WORK INSTRUCTION => Please return the full listing. Every line must match exactly.
━━━
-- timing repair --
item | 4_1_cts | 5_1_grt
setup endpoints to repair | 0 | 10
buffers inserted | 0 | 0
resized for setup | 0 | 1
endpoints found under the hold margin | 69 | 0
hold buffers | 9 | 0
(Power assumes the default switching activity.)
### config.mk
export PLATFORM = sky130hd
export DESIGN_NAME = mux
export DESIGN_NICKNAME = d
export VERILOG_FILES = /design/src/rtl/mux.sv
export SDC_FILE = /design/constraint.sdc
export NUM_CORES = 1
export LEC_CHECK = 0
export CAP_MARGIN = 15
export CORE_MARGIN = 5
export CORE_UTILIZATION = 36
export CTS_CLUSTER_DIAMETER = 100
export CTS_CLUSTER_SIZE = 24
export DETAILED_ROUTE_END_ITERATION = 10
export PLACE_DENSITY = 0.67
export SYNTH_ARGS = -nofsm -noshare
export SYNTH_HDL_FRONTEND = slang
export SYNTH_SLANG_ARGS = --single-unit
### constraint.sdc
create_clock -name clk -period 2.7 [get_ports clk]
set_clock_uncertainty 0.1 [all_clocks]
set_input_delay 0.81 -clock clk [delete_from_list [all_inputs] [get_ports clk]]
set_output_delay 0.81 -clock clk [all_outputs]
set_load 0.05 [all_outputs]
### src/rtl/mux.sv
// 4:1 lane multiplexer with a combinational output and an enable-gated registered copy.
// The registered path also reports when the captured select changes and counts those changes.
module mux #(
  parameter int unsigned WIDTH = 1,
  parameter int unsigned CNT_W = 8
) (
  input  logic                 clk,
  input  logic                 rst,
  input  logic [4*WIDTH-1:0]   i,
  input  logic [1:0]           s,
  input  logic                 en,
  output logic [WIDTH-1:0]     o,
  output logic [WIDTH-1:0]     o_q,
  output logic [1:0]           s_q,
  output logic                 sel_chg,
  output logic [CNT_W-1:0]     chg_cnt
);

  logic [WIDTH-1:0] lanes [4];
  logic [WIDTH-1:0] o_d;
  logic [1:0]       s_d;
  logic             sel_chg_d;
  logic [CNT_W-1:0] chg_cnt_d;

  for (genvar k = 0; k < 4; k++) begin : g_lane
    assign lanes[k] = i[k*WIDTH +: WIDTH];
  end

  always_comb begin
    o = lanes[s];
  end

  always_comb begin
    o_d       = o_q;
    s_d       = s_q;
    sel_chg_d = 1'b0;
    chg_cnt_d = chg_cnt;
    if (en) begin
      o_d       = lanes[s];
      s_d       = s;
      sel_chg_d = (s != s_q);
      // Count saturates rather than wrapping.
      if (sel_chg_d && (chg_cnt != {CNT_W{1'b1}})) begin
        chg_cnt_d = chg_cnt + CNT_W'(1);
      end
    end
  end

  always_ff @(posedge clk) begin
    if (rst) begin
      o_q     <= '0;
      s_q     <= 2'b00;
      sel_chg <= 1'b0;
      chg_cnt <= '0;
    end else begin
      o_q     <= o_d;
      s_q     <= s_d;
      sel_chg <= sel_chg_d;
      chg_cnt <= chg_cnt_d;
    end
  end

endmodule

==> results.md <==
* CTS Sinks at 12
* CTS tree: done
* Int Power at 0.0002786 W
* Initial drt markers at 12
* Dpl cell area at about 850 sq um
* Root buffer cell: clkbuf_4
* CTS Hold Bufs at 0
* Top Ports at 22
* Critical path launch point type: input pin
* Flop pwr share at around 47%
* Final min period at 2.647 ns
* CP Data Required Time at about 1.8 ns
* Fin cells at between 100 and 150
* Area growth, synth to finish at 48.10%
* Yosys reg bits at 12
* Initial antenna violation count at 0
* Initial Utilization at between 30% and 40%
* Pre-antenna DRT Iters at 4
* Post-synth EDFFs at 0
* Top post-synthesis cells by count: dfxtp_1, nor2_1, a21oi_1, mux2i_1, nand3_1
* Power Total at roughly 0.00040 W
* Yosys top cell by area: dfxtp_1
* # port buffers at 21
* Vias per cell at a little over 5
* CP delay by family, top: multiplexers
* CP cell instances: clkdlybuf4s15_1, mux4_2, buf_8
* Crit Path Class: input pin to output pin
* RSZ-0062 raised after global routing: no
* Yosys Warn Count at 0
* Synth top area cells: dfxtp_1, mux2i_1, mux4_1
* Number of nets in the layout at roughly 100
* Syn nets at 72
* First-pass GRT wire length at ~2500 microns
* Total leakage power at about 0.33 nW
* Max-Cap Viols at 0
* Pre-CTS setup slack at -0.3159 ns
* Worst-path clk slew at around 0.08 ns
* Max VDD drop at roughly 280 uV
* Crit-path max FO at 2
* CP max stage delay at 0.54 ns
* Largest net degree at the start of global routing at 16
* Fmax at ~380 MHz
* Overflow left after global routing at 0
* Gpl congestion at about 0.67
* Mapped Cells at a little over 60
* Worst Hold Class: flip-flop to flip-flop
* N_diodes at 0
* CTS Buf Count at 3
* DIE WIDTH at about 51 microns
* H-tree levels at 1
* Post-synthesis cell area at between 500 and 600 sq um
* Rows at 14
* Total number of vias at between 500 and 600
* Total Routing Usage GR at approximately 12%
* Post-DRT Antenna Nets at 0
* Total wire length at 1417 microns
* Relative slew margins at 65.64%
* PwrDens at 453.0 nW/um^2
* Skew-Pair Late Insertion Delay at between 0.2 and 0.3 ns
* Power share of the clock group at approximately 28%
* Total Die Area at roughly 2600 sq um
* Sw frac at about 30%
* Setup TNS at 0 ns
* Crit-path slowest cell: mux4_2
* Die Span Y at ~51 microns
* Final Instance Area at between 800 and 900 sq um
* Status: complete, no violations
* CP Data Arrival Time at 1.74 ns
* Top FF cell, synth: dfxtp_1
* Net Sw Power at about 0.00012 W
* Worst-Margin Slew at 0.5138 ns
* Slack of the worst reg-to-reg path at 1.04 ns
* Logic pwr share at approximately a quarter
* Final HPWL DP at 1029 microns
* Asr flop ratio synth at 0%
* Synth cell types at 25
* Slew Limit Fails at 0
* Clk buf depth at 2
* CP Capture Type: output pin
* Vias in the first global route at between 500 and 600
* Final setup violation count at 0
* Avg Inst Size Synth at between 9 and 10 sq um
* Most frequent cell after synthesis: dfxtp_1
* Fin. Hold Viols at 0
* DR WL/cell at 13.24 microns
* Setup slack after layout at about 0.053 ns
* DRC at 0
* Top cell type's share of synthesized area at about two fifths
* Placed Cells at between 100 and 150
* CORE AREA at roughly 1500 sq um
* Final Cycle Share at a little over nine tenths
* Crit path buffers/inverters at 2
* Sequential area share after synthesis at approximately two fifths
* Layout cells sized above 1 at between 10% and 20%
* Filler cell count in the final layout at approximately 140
━━━
ANSWER BELOW =>
-- timing repair --
item | 4_1_cts | 5_1_grt
setup endpoints to repair | 0 | 10
buffers inserted | 0 | 0
resized for setup | 0 | 1
endpoints found under the hold margin | 69 | 0
hold buffers | 9 | 0
(Power assumes the default switching activity.)
### config.mk
export PLATFORM = sky130hd
export DESIGN_NAME = mux
export DESIGN_NICKNAME = d
export VERILOG_FILES = /design/src/rtl/mux.sv
export SDC_FILE = /design/constraint.sdc
export NUM_CORES = 1
export LEC_CHECK = 0
export CAP_MARGIN = 15
export CORE_MARGIN = 5
export CORE_UTILIZATION = 36
export CTS_CLUSTER_DIAMETER = 100
export CTS_CLUSTER_SIZE = 24
export DETAILED_ROUTE_END_ITERATION = 10
export PLACE_DENSITY = 0.67
export SYNTH_ARGS = -nofsm -noshare
export SYNTH_HDL_FRONTEND = slang
export SYNTH_SLANG_ARGS = --single-unit
### constraint.sdc
create_clock -name clk -period 2.7 [get_ports clk]
set_clock_uncertainty 0.1 [all_clocks]
set_input_delay 0.81 -clock clk [delete_from_list [all_inputs] [get_ports clk]]
set_output_delay 0.81 -clock clk [all_outputs]
set_load 0.05 [all_outputs]
### src/rtl/mux.sv
// 4:1 lane multiplexer with a combinational output and an enable-gated registered copy.
// The registered path also reports when the captured select changes and counts those changes.
module mux #(
  parameter int unsigned WIDTH = 1,
  parameter int unsigned CNT_W = 8
) (
  input  logic                 clk,
  input  logic                 rst,
  input  logic [4*WIDTH-1:0]   i,
  input  logic [1:0]           s,
  input  logic                 en,
  output logic [WIDTH-1:0]     o,
  output logic [WIDTH-1:0]     o_q,
  output logic [1:0]           s_q,
  output logic                 sel_chg,
  output logic [CNT_W-1:0]     chg_cnt
);

  logic [WIDTH-1:0] lanes [4];
  logic [WIDTH-1:0] o_d;
  logic [1:0]       s_d;
  logic             sel_chg_d;
  logic [CNT_W-1:0] chg_cnt_d;

  for (genvar k = 0; k < 4; k++) begin : g_lane
    assign lanes[k] = i[k*WIDTH +: WIDTH];
  end

  always_comb begin
    o = lanes[s];
  end

  always_comb begin
    o_d       = o_q;
    s_d       = s_q;
    sel_chg_d = 1'b0;
    chg_cnt_d = chg_cnt;
    if (en) begin
      o_d       = lanes[s];
      s_d       = s;
      sel_chg_d = (s != s_q);
      // Count saturates rather than wrapping.
      if (sel_chg_d && (chg_cnt != {CNT_W{1'b1}})) begin
        chg_cnt_d = chg_cnt + CNT_W'(1);
      end
    end
  end

  always_ff @(posedge clk) begin
    if (rst) begin
      o_q     <= '0;
      s_q     <= 2'b00;
      sel_chg <= 1'b0;
      chg_cnt <= '0;
    end else begin
      o_q     <= o_d;
      s_q     <= s_d;
      sel_chg <= sel_chg_d;
      chg_cnt <= chg_cnt_d;
    end
  end

endmodule

==> results.md <==
* CTS Sinks at 12
* CTS tree: done
* Int Power at 0.0002786 W
* Initial drt markers at 12
* Dpl cell area at about 850 sq um
* Root buffer cell: clkbuf_4
* CTS Hold Bufs at 0
* Top Ports at 22
* Critical path launch point type: input pin
* Flop pwr share at around 47%
* Final min period at 2.647 ns
* CP Data Required Time at about 1.8 ns
* Fin cells at between 100 and 150
* Area growth, synth to finish at 48.10%
* Yosys reg bits at 12
* Initial antenna violation count at 0
* Initial Utilization at between 30% and 40%
* Pre-antenna DRT Iters at 4
* Post-synth EDFFs at 0
* Top post-synthesis cells by count: dfxtp_1, nor2_1, a21oi_1, mux2i_1, nand3_1
* Power Total at roughly 0.00040 W
* Yosys top cell by area: dfxtp_1
* # port buffers at 21
* Vias per cell at a little over 5
* CP delay by family, top: multiplexers
* CP cell instances: clkdlybuf4s15_1, mux4_2, buf_8
* Crit Path Class: input pin to output pin
* RSZ-0062 raised after global routing: no
* Yosys Warn Count at 0
* Synth top area cells: dfxtp_1, mux2i_1, mux4_1
* Number of nets in the layout at roughly 100
* Syn nets at 72
* First-pass GRT wire length at ~2500 microns
* Total leakage power at about 0.33 nW
* Max-Cap Viols at 0
* Pre-CTS setup slack at -0.3159 ns
* Worst-path clk slew at around 0.08 ns
* Max VDD drop at roughly 280 uV
* Crit-path max FO at 2
* CP max stage delay at 0.54 ns
* Largest net degree at the start of global routing at 16
* Fmax at ~380 MHz
* Overflow left after global routing at 0
* Gpl congestion at about 0.67
* Mapped Cells at a little over 60
* Worst Hold Class: flip-flop to flip-flop
* N_diodes at 0
* CTS Buf Count at 3
* DIE WIDTH at about 51 microns
* H-tree levels at 1
* Post-synthesis cell area at between 500 and 600 sq um
* Rows at 14
* Total number of vias at between 500 and 600
* Total Routing Usage GR at approximately 12%
* Post-DRT Antenna Nets at 0
* Total wire length at 1417 microns
* Relative slew margins at 65.64%
* PwrDens at 453.0 nW/um^2
* Skew-Pair Late Insertion Delay at between 0.2 and 0.3 ns
* Power share of the clock group at approximately 28%
* Total Die Area at roughly 2600 sq um
* Sw frac at about 30%
* Setup TNS at 0 ns
* Crit-path slowest cell: mux4_2
* Die Span Y at ~51 microns
* Final Instance Area at between 800 and 900 sq um
* Status: complete, no violations
* CP Data Arrival Time at 1.74 ns
* Top FF cell, synth: dfxtp_1
* Net Sw Power at about 0.00012 W
* Worst-Margin Slew at 0.5138 ns
* Slack of the worst reg-to-reg path at 1.04 ns
* Logic pwr share at approximately a quarter
* Final HPWL DP at 1029 microns
* Asr flop ratio synth at 0%
* Synth cell types at 25
* Slew Limit Fails at 0
* Clk buf depth at 2
* CP Capture Type: output pin
* Vias in the first global route at between 500 and 600
* Final setup violation count at 0
* Avg Inst Size Synth at between 9 and 10 sq um
* Most frequent cell after synthesis: dfxtp_1
* Fin. Hold Viols at 0
* DR WL/cell at 13.24 microns
* Setup slack after layout at about 0.053 ns
* DRC at 0
* Top cell type's share of synthesized area at about two fifths
* Placed Cells at between 100 and 150
* CORE AREA at roughly 1500 sq um
* Final Cycle Share at a little over nine tenths
* Crit path buffers/inverters at 2
* Sequential area share after synthesis at approximately two fifths
* Layout cells sized above 1 at between 10% and 20%
* Filler cell count in the final layout at approximately 140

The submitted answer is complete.